This project implements a Retrieval-Augmented Generation (RAG) system using:
- 🌐 LangChain
- 📦 ChromaDB for vector storage
- 🔠 BM25 for keyword-based retrieval
- 🤖 Gemini 2.5 Flash (via
langchain-google-genai) as the LLM - 📄 Support for loading local and web documents (PDF, DOCX, TXT, URLs)

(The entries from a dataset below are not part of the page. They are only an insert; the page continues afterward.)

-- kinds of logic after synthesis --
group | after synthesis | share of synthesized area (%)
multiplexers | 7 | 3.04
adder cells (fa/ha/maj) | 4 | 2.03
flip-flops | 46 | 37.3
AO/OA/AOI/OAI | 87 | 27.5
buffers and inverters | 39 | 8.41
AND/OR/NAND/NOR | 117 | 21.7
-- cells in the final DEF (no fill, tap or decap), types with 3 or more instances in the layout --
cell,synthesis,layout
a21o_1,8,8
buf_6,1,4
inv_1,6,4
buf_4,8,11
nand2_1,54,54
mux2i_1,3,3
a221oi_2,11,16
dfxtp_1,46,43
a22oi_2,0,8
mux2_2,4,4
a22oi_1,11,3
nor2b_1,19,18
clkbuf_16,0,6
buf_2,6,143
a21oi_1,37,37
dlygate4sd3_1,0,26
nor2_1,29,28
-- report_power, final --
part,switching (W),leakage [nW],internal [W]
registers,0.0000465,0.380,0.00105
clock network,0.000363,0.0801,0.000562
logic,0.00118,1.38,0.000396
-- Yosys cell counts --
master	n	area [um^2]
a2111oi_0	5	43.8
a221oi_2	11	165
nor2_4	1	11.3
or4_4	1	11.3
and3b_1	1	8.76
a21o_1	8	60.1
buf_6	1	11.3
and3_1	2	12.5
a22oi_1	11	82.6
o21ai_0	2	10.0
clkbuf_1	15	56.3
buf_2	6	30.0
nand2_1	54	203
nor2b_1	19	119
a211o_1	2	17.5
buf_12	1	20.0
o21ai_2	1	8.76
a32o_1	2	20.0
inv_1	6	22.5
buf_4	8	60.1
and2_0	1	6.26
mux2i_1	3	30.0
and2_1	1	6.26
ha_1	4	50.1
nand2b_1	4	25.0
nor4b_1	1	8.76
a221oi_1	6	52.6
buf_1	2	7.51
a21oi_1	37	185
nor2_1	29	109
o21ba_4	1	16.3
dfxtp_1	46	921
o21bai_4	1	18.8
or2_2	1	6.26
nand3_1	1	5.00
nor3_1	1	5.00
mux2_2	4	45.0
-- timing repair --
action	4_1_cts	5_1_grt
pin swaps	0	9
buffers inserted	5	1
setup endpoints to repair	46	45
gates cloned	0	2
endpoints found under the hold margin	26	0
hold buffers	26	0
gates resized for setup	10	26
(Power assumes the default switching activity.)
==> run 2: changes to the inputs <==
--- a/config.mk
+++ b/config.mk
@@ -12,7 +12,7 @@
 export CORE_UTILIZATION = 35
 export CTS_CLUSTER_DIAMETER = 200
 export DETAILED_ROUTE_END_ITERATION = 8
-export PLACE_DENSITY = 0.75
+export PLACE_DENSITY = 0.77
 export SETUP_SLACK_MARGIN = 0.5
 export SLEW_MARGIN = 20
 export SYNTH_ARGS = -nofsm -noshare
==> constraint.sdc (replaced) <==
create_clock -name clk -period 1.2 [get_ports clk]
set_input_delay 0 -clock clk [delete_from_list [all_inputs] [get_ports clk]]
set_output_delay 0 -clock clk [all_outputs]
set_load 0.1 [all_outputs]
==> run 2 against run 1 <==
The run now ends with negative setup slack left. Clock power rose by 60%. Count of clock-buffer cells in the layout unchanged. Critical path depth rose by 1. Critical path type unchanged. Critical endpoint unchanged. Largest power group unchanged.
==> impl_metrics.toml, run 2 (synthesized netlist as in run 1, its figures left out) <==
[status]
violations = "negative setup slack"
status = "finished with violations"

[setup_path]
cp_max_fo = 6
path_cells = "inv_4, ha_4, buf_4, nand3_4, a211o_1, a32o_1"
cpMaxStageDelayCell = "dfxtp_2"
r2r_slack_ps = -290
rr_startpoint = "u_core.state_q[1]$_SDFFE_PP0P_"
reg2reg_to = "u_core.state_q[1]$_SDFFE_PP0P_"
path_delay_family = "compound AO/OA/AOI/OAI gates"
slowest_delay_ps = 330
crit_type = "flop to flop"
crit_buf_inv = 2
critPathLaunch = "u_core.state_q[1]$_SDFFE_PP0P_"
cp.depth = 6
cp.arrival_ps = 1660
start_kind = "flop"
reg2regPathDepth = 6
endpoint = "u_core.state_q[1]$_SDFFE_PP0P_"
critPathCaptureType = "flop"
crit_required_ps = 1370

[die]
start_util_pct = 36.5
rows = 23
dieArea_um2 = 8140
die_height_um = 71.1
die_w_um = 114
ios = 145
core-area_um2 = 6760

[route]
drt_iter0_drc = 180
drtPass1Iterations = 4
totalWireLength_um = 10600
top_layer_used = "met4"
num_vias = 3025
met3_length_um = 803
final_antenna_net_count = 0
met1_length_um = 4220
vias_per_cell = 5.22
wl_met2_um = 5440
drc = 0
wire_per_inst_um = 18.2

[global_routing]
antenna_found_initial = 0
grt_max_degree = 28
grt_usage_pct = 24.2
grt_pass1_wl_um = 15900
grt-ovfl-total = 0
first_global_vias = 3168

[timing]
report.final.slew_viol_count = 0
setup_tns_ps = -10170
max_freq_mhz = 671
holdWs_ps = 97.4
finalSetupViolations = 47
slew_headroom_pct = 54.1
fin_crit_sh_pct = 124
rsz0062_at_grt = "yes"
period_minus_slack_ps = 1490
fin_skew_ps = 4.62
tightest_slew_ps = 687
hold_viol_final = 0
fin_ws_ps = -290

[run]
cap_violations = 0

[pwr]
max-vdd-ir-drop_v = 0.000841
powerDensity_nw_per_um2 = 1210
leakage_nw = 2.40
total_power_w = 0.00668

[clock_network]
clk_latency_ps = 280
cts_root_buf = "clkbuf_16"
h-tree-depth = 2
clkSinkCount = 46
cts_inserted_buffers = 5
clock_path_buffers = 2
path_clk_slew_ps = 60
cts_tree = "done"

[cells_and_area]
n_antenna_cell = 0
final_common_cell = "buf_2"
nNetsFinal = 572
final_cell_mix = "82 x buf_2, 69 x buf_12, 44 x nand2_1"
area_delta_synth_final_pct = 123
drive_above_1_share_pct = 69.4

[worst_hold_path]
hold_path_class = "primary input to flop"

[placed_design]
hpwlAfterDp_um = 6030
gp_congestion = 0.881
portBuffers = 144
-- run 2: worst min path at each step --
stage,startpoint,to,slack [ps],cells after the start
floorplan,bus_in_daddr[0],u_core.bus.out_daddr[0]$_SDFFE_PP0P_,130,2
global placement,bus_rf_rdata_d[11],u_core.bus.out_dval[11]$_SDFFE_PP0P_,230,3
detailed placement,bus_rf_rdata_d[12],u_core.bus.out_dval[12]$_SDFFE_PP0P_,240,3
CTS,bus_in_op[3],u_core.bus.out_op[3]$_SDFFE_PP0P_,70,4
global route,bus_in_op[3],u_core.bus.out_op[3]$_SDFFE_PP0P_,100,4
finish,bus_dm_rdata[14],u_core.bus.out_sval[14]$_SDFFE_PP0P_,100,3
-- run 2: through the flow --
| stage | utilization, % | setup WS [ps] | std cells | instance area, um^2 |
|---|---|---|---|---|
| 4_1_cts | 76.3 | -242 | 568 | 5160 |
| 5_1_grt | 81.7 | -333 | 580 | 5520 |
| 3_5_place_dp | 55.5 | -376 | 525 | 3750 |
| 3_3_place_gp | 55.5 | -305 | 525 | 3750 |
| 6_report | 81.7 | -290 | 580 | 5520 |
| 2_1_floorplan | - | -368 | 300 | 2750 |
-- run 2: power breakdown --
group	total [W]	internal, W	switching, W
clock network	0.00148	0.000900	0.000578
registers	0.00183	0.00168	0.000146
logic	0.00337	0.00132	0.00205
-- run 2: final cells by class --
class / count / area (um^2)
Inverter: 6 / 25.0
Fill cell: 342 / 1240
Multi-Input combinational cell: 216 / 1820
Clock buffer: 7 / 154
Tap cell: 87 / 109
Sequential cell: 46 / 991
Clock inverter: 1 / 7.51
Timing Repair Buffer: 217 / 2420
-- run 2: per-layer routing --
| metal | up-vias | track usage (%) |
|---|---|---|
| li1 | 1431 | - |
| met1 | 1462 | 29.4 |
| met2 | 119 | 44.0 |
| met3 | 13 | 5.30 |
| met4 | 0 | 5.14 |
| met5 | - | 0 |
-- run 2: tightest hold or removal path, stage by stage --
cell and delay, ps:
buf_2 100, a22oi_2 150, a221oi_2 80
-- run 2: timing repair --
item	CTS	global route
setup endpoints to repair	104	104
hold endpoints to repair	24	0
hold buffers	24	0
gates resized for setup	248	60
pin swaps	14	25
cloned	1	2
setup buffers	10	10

It includes a hybrid retrieval mechanism combining semantic search and BM25 keyword search, with an iterative critique-and-revision loop for fact-checked, accurate answers.
hybrid-rag-gemini/
│
├── rag_engine.py # Core logic: document loading, hybrid retriever, RAG pipeline
├── app.py # (Optional) Streamlit frontend for user interaction
├── .env # Stores your Google API key
├── data/ # Directory for local documents (PDF, DOCX, TXT)
│ |── attention_is_all_you_need.pdf
| └── realm_retrieval_augmented_pretraining.pdf
├── chroma_db/ # Persistent vector store directory. This will be created automatically during first run.
├── requirements.txt # Python dependencies
└── README.md # This file
-
Clone this repository:
git clone https://github.com/TargetTactician/Hybrid_RAG_Gemini.git cd Hybrid_RAG_Gemini -
Set up your environment:
python -m venv venv source venv/bin/activate # On Windows: venv\Scripts\activate
-
Install dependencies:
pip install -r requirements.txt
-
Set your API key: Must Create a
.envfile in the root directory:GOOGLE_API_KEY=your_google_api_key_here
app.py:
streamlit run app.py- Hybrid Retrieval: Combines semantic vector search (via Chroma) and keyword-based BM25.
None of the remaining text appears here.